Runoff is regulated by a special permit that tells cities to educate residents about the ills of runoff, to cite contractors that produce excess runoff, and to direct the use of “best management practices” to reduce these flows. The system is reasonable, but even a quick look around my coastal hometown finds flowing gutters and contaminated runoff.
It may have been this frustration that caused regulators to apply the Laguna Niguel order. Whether or not the order was appropriate, it’s had a secondary effect. Cities have watched Laguna Niguel dutifully embark upon a costly monitoring, resident education and treatment program for one pipe. The $250,000 cost (to date) of the order--combined with the fact that Laguna Niguel itself found the bacteria problem during the voluntary study--seems to have dampened the enthusiasm of cities to join similar watershed efforts.
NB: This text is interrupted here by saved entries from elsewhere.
What follows belongs to an exercise in optimizing a design on an open flow for small area; a production flow would make more cautious choices. The RTL was checked by simulation tests, not by an equivalence proof against the original design.

==> run a <==
## matrix_sram_loader
module matrix_sram_loader
(
  input  logic              clk,
  input  logic              rst,
  input  logic              cfg_valid,
  output logic              cfg_ready,
  input  logic [15:0]       cfg_size_a,
  input  logic [15:0]       cfg_size_b,
  input  logic [15:0]       cfg_size_c,
  input  logic [31:0]       s_data,
  input  logic              s_valid,
  output logic              s_ready,
  output logic [13:0]       avm_address,
  output logic              avm_chipselect,
  output logic              avm_write,
  output logic [31:0]       avm_writedata,
  output logic [3:0]        avm_byteenable,
  input  logic              avm_waitrequest,
  output logic              mult_start,
  input  logic              mult_valid,
  output logic              busy,
  output logic              error
);
==> module matrix_sram_loader, before the edit <==
module matrix_sram_loader
(
  input  logic              clk,
  input  logic              rst,
  input  logic              cfg_valid,
  output logic              cfg_ready,
  input  logic [15:0]       cfg_size_a,
  input  logic [15:0]       cfg_size_b,
  input  logic [15:0]       cfg_size_c,
  input  logic [31:0]       s_data,
  input  logic              s_valid,
  output logic              s_ready,
  output logic [13:0]       avm_address,
  output logic              avm_chipselect,
  output logic              avm_write,
  output logic [31:0]       avm_writedata,
  output logic [3:0]        avm_byteenable,
  input  logic              avm_waitrequest,
  output logic              mult_start,
  input  logic              mult_valid,
  output logic              busy,
  output logic              error
);
  localparam int unsigned SA_W = matrix_accel_pkg::SA_W;
  localparam int unsigned SB_W = matrix_accel_pkg::SB_W;
  localparam int unsigned SC_W = matrix_accel_pkg::SC_W;
  localparam logic [2:0] ST_IDLE0 = 3'b000;
  localparam logic [2:0] ST_IDLE  = 3'b001;
  localparam logic [2:0] ST_HDR   = 3'b010;
  localparam logic [2:0] ST_LOADA = 3'b110;
  localparam logic [2:0] ST_LOADB = 3'b111;
  localparam logic [2:0] ST_START = 3'b100;
  localparam logic [2:0] ST_WAIT  = 3'b101;
  logic [2:0]      st_q, st_d;
  logic [SA_W-1:0] sa_q;
  logic [SB_W-1:0] sb_q;
  logic [SC_W-1:0] sc_q;
  logic            error_q;
  logic            wr_q, wr_d;
  logic [11:0]     wa_q, wa_d;    
  logic [31:0]     wd_q, wd_d;
  logic            st_idle, st_busy, st_load, st_loadb;
  logic            wr_done, wr_req, reject, last;
  logic [SA_W-1:0] ma;
  logic [SB_W-1:0] mb;
  logic [SC_W-1:0] mc;
  logic [9:0]      pa;
  logic [11:0]     pb;
  logic            ovf_a, ovf_b;
  logic [12:0]     wa_inc;
  assign st_idle  = (st_q == ST_IDLE);
  assign st_busy  = st_q[2] | st_q[1];
  assign st_load  = st_q[2] & st_q[1];
  assign st_loadb = (st_q == ST_LOADB);
  assign wr_done  = wr_q & ~avm_waitrequest;
  assign wa_inc   = 13'(wa_q) + 13'd1;
  assign ma = st_busy ? sa_q : cfg_size_a[SA_W-1:0];
  assign mb = st_busy ? sb_q : cfg_size_b[SB_W-1:0];
  assign mc = st_busy ? sc_q : cfg_size_c[SC_W-1:0];
  mul_a u_mul_a (
    .xn(~mb), .yn(~ma), .p(pa), .ovf(ovf_a)
  );
  mul_b u_mul_b (
    .xn(~mb), .yn(~mc), .p(pb), .ovf(ovf_b)
  );
  assign reject = (cfg_size_a[SA_W-1:0] == '0) | (cfg_size_b[SB_W-1:0] == '0) |
                  (cfg_size_c[SC_W-1:0] == '0) |
                  (|cfg_size_a[15:SA_W]) | (|cfg_size_b[15:SB_W]) | (|cfg_size_c[15:SC_W]) |
                  ovf_a | ovf_b | (pb[11] & pb[10] & (|pb[9:0]));
  assign last = st_loadb ? ({wa_inc[12:10] - 3'd1, wa_inc[9:0]} == {1'b0, pb})
                         : (wa_q[9:0] == pa);
  always_comb begin
    st_d   = st_q;
    wr_req = 1'b0;
    wa_d   = wa_inc[11:0];
    wd_d   = s_data;
    case (st_q)
      ST_IDLE0: st_d = ST_IDLE;
      ST_IDLE:  if (cfg_valid && !reject) st_d = ST_HDR;
      ST_HDR: begin
        if (!wr_q) begin
          wr_req = 1'b1;
          wa_d   = '0;
          wd_d   = {{(16-SB_W){1'b0}}, sb_q, {(16-SA_W){1'b0}}, sa_q};
        end else if (wr_done) begin
          if (!wa_q[0]) begin
            wr_req = 1'b1;
            wd_d   = {{(32-SC_W){1'b0}}, sc_q};
          end else begin
            st_d = ST_LOADA;
          end
        end
      end
      ST_LOADA, ST_LOADB: begin
        wr_req = s_valid & ~wr_q;
        if (st_loadb && (wa_q[11:10] == 2'b00)) wa_d = matrix_accel_pkg::B_BASE_W;
        if (wr_done && last) st_d = st_loadb ? ST_START : ST_LOADB;
      end
      ST_START: st_d = ST_WAIT;
      ST_WAIT:  if (mult_valid) st_d = ST_IDLE;
      default:  st_d = ST_IDLE;
    endcase
    wr_d = wr_req | (wr_q & avm_waitrequest);
  end
  always_ff @(posedge clk or posedge rst) begin
    if (rst) begin
      st_q    <= ST_IDLE0;
      error_q <= 1'b0;
      wr_q    <= 1'b0;
      wa_q    <= '0;
      wd_q    <= '0;
    end else begin
      st_q    <= st_d;
      error_q <= st_idle & cfg_valid & reject;
      wr_q    <= wr_d;
      if (wr_req) begin
        wa_q <= wa_d;
        wd_q <= wd_d;
      end
    end
  end
  always_ff @(posedge clk) begin
    sa_q <= ma;
    sb_q <= mb;
    sc_q <= mc;
  end
  assign cfg_ready      = st_idle;
  assign busy           = st_busy;
  assign mult_start     = (st_q == ST_START);
  assign s_ready        = st_load & ~wr_q;
  assign error          = error_q;
  assign avm_address    = {wa_q, 2'b00};
  assign avm_write      = wr_q;
  assign avm_chipselect = wr_q;
  assign avm_writedata  = wd_q;
  assign avm_byteenable = {4{wr_q}};
endmodule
That’s the problem for coastal cities. Our voluntary attempts at keeping inland cities at the water quality table are in jeopardy. If cities won’t look for water quality problems, who will? Regulators are stretched thin as it is.
This is why a city-based coastal coalition asked state Sen. Ross Johnson (R-Irvine) to carry legislation intended to encourage cities to keep looking voluntarily for contaminated runoff as long as there’s an effective plan that fixes what cities themselves find.
This bill was derided in the environmental community as “giving polluters three years to keep polluting.” That accusation isn’t intellectually honest. Without voluntary testing, contaminated runoff will exist but not be identified. Most importantly, the big, bad polluters temporarily protected by the legislation are you and me. Abatement orders against residential runoff will turn people who intuitively support clean water into its enemies.
Orders aren’t the only tools available to address runoff. Federal law’s underused “total maximum daily load” process is a good alternative. It is a limit on a contaminant plus a plan to achieve the limit within a certain time. Newport Bay has three in place.
It would be ideal to have clean water now. But it takes you and me a long time and a lot of education to change our behavior. Unfortunately, clean water soon may be the best we can get.